**Dataset content**
Context: an optimization exercise on an open-source flow, tuned for small area, a short achievable clock period and few clock cycles per item. The choices shown serve that exercise and are no tape-out recipe. At most, simulation tests tie the RTL to the original design; equivalence was not proved. Function not checked in runs 1, 4 and 5: the RTL went through the layout flow alone. Power is estimated from default activity; no workload was simulated.

==> design/flow/design.v <==
package pkt_pkg;
  localparam int DATA_W  = 64;
  localparam int EMPTY_W = 3;
  typedef logic [DATA_W-1:0]  data_t;
  typedef logic [EMPTY_W-1:0] empty_t;
  typedef struct packed {
    logic   sop;
    logic   eop;
    empty_t empty;
    data_t  data;
  } beat_t;
  typedef enum logic [1:0] {
    TX_IDLE = 2'd0,
    TX_LOAD = 2'd1,
    TX_SEND = 2'd2,
    TX_DONE = 2'd3
  } tx_state_t;
endpackage
`timescale 1ns/1ps
module pkt_loopback_top #(
  parameter int FIFO_DEPTH = 8,
  parameter int MAX_BEATS  = 16
) (
  input  logic  rd_clk,
  input  logic  rd_rst_n,
  input  logic  rx_valid,
  output logic  rx_ready,
  input  pkt_pkg::beat_t rx_beat,
  input  logic  tx_enable,
  input  logic  tx_ready,
  output logic  tx_valid,
  output pkt_pkg::beat_t tx_beat
);
  localparam int N  = MAX_BEATS;
  localparam int PW = $clog2(N);
  localparam int EW = pkt_pkg::DATA_W + pkt_pkg::EMPTY_W + 1;
  logic [EW-1:0] ring [0:N-1];
  logic [PW-1:0] dh;        
  logic          dh0;       
  logic [PW-1:0] dt;        
  logic [N-1:0]  cnt;
  logic [N-1:0]  ccnt;
  logic          rdy;       
  logic          tv;        
  pkt_pkg::beat_t ob;       
  logic          drop;      
  logic          last_eop;  
  logic          en_seen;   
  logic          empty;
  logic          one;
  logic          full;
  logic          ccnz;
  logic          cc_one;
  logic          dt1;
  logic          ovf;
  logic          acc;
  logic          store;     
  logic          discard;
  logic          commit;
  logic          take;      
  logic          fire;
  logic          new_head;
  logic          drop_nxt;
  logic [N-1:0]  cnt_nxt;
  logic [N-1:0]  cnt_up;
  logic [N-1:0]  cnt_dn;
  logic          rdy_0;
  logic          rdy_s;
  logic          rdy_t;
  logic          rdy_st;
  logic [EW-1:0] wr_ent;
  assign empty   = !cnt[0];
  assign one     = cnt[0] && !cnt[1];
  assign full    = cnt[N-1];
  assign ccnz    = ccnt[0];
  assign cc_one  = ccnt[0] && !ccnt[1];
  assign dt1     = (dt == PW'(1));
  assign ovf     = full && !ccnz;
  assign acc     = rx_valid && rdy;
  assign store   = acc && !drop && !ovf;
  assign discard = acc && !drop && ovf;
  assign commit  = store && rx_beat.eop;
  assign fire    = tv && tx_ready;
  assign take    = dh0 && en_seen && (!tv || tx_ready) && !empty &&
                   (ccnz || commit);
  assign new_head = store && (empty || (take && one));
  assign drop_nxt = (acc && (drop || ovf)) ? !rx_beat.eop : drop;
  assign cnt_up = {cnt[N-2:0], 1'b1};
  assign cnt_dn = {1'b0, cnt[N-1:1]};
  always_comb begin
    cnt_nxt = cnt;
    if (discard) begin
      cnt_nxt = '0;
    end else if (store && !take) begin
      cnt_nxt = cnt_up;
    end else if (take && !store) begin
      cnt_nxt = cnt_dn;
    end
  end
  assign rdy_0  = (full && !ccnz) || (!full && (empty || dt1));
  assign rdy_s  = !cnt[N-2] || (!ccnz && !rx_beat.eop);
  assign rdy_t  = one || dt1;
  assign rdy_st = !full || !(rx_beat.eop || (ccnz && !cc_one));
  assign wr_ent = {rx_beat.eop,
                   rx_beat.eop ? rx_beat.empty : pkt_pkg::EMPTY_W'(0),
                   rx_beat.data + 1'b1};
  always_ff @(posedge rd_clk or negedge rd_rst_n) begin
    if (!rd_rst_n) begin
      dh       <= '0;
      dh0      <= 1'b1;
      dt       <= '0;
      cnt      <= '0;
      ccnt     <= '0;
      rdy      <= 1'b1;
      tv       <= 1'b0;
      drop     <= 1'b0;
      last_eop <= 1'b1;
      en_seen  <= 1'b0;
    end else begin
      if (new_head) begin
        dh  <= PW'(N - 2);
        dh0 <= 1'b0;
      end else if (take) begin
        dh  <= '0;
        dh0 <= 1'b1;
      end else begin
        dh  <= dh - 1'b1;
        dh0 <= (dh == PW'(1));
      end
      if (store || discard || (take && one) || empty) begin
        dt <= '0;
      end else begin
        dt <= dt - 1'b1;
      end
      cnt <= cnt_nxt;
      if (commit) begin
        ccnt <= cnt_nxt;
      end else if (take) begin
        ccnt <= {1'b0, ccnt[N-1:1]};
      end
      if (drop_nxt || discard) begin
        rdy <= 1'b1;
      end else begin
        case ({store, take})
          2'b00:   rdy <= rdy_0;
          2'b10:   rdy <= rdy_s;
          2'b01:   rdy <= rdy_t;
          default: rdy <= rdy_st;
        endcase
      end
      tv       <= take || (tv && !tx_ready);
      en_seen  <= en_seen || tx_enable;
      drop     <= drop_nxt;
      if (take) begin
        last_eop <= ring[1][EW-1];
      end
    end
  end
  always_ff @(posedge rd_clk) begin
    for (int i = 0; i < N - 1; i++) begin
      ring[i] <= ring[i+1];
    end
    ring[N-1] <= store ? wr_ent : ring[0];
  end
  always_ff @(posedge rd_clk or negedge rd_rst_n) begin
    if (!rd_rst_n) begin
      ob <= '0;
    end else if (take) begin
      ob <= {last_eop, ring[1]};
    end else if (fire) begin
      ob <= '0;
    end
  end
  assign rx_ready = rdy;
  assign tx_valid = tv;
  assign tx_beat  = ob;
endmodule
==> design/flow/run.sh <==
#!/bin/bash
# synth_recipe.tcl (not shown) runs the flow's synth.tcl, then flattens the netlist and writes it again
# the make line also repeats each setting of config.mk as NAME=value (left out here)
make -C /OpenROAD-flow-scripts/flow DESIGN_CONFIG=/design/flow/config.mk WORK_HOME=/design/flow/orfs CLKGATE_MAP_FILE= SYNTH_SCRIPT=/design/flow/synth_recipe.tcl finish
==> design/flow/config.mk <==
export PLATFORM = sky130hd
export DESIGN_NAME = pkt_loopback_top
export DESIGN_NICKNAME = pkt_loopback_top
export VERILOG_FILES = /design/flow/design.v
export SDC_FILE = /design/flow/constraint.sdc
export NUM_CORES = 4
export LEC_CHECK = 0
export ABC_CLOCK_PERIOD_IN_PS = 2000
export CAP_MARGIN = 20
export CORE_MARGIN = 2
export CORE_UTILIZATION = 40
export SETUP_SLACK_MARGIN = 3.5
export SLEW_MARGIN = 20
==> design/flow/constraint.sdc <==
create_clock -name core_clock -period 5.5 [get_ports {rd_clk}]
set_input_delay 1.1000 -clock core_clock [delete_from_list [all_inputs] [get_ports {rd_clk}]]
set_output_delay 1.1000 -clock core_clock [all_outputs]
set_load 0.01 [all_outputs]
==> impl_results.md, run 1 <==
- Result of the run: no timing/DRC/antenna violations
- Number of enable flip-flop cells after synthesis: 0
- Maximum buffer depth of the clock tree: 3
- Maximum vdd ir drop: 0.357 mV
- Via count: 14.9k
- Capture point of the worst reg-to-reg path: ring[15][58]
- Endpoint required time on the critical path: 6.09 ns
- Leading cell types by total area after synthesis: sky130_fd_sc_hd__dfxtp_1, sky130_fd_sc_hd__dfrtp_1, sky130_fd_sc_hd__a22o_1, sky130_fd_sc_hd__nand2_1, sky130_fd_sc_hd__mux2i_1
- Worst path buffer plus inverter count: 5
- Flip-flop and latch count after synthesis: 1203
- Number of buffers added to fix hold violations after cts: 0
- YS warnings: 2
- Leak pwr: 16.8 nW
- Average vias per placed instance: 4.47
- Number of nets still failing antenna checks after routing: 0
- HPWL after detailed placement: 30100 um
- H-tree Lvls: 3
- Largest net degree at the start of global routing: 69
- Worst r2r src: rdy
- Worst min-delay path category: input pin to async pin
- Seq/Total Area, Yosys: 85.4%
- Worst Skew: 0.0321 ns
- Cell Area, Synth: 28900 um2
- Share of async-settable or async-resettable flops after synthesis: 9.56%
- DRC violations left: 0
- Mean routed wirelength per cell: 17.6 um
- DRT iter0 DRCs: 835
- Largest delay contributor family on the critical path: simple AND/OR/NAND/NOR gates
- Top cell type's share of synthesized area: 75.4%
- Synthesis-to-finish area growth: 31.9%
- Critical path data arrival time: 3.05 ns
- Worst Setup Start Kind: input pin
- Multi-input logic area: 5030 um2
- R2R cell count: 9
- Type of element capturing the critical path: flip-flop
- First-pass iteration count of the detailed router: 5
- Initial antenna violation count: 10
- TritonCTS clock tree: yes
- Setup slack, reg-to-reg: 3.16 ns
- Biggest area consumer among synthesized cells: sky130_fd_sc_hd__dfxtp_1
- CP Max Fanout: 5
- CP most frequent cell: sky130_fd_sc_hd__buf_12
- Share of layout cells above drive strength 1: 27.7%
- Total routing resource utilization after global routing: 15.5%
- Areal power density over the cells: 635 nW/um2
- Clock Tree Root: sky130_fd_sc_hd__clkbuf_16
- Final estimated routing congestion in global placement: 0.771
- Worst relative slew slack: 33.6%
- Die width: 273 um
- Number of distinct library cell variants in the gate-level netlist after synthesis: 56
- Critical path class: input pin to flip-flop
- Clock transition at the registers of the reported paths: 0.07 ns
- Fin nets: 2367
- Boundary Pins: 145
- Delay of the slowest cell on the worst path: 0.65 ns
- Clock latency at the later pin of the worst-skew pair: 0.66 ns
- Summed negative setup slack over all endpoints: 0 ns
- Post-layout util: 53.3%
- Synthesized area divided by synthesized cell count: 15.4 um2
- Shortest period the worst path allows: 2.46 ns
- Cells traversed along the worst timing path: buf_12, buf_8, buf_6, nand3_4, or4_4, buf_12, nor3_4, buf_12, mux2_4, nand2_2
- Final number of max-transition violations: 0
- Fill cell instance count of the final layout: 5703
- Sink Count: 1203
- Count of buffers from port buffering: 143
- Most used flip-flop cell after synthesis: sky130_fd_sc_hd__dfxtp_1
- Slew at the pin closest to its max-slew limit: 0.996 ns
- Area occupied by registers: 24700 um2
- First-pass GRT wire length: 88400 um
- Portion of the clock cycle consumed by the worst path in the final layout: 44.8%
- WL final: 58700 um
- Overflow left after global routing: 0
- Number of global-route vias before repair: 15.3k
- Unrepaired setup endpoints after global routing: yes
- Number of buffers added by the clock tree synthesis step: 108
- Highest Clock Rate: 0.406 GHz
- Starting density of the core: 40.4%
- Count of endpoints failing hold in the final timing report: 0
- Chip height: 273 um
- Area of the die: 74400 um2
- Worst Hold Margin: 0.276 ns
- Nets in the synthesized netlist: 1959
- Area of the core region: 71500 um2
- Synthesized instance count: 1880
- Cell with the largest stage delay on the worst path: sky130_fd_sc_hd__or4_4
- Max-cap violations: 0
- Number of standard-cell rows in the floorplan: 98
- # setup viols final: 0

**Directions**
Among the entries above, some lines may hold the string "ccnz". State how many, and give nothing but the number.

**Output for this task**
7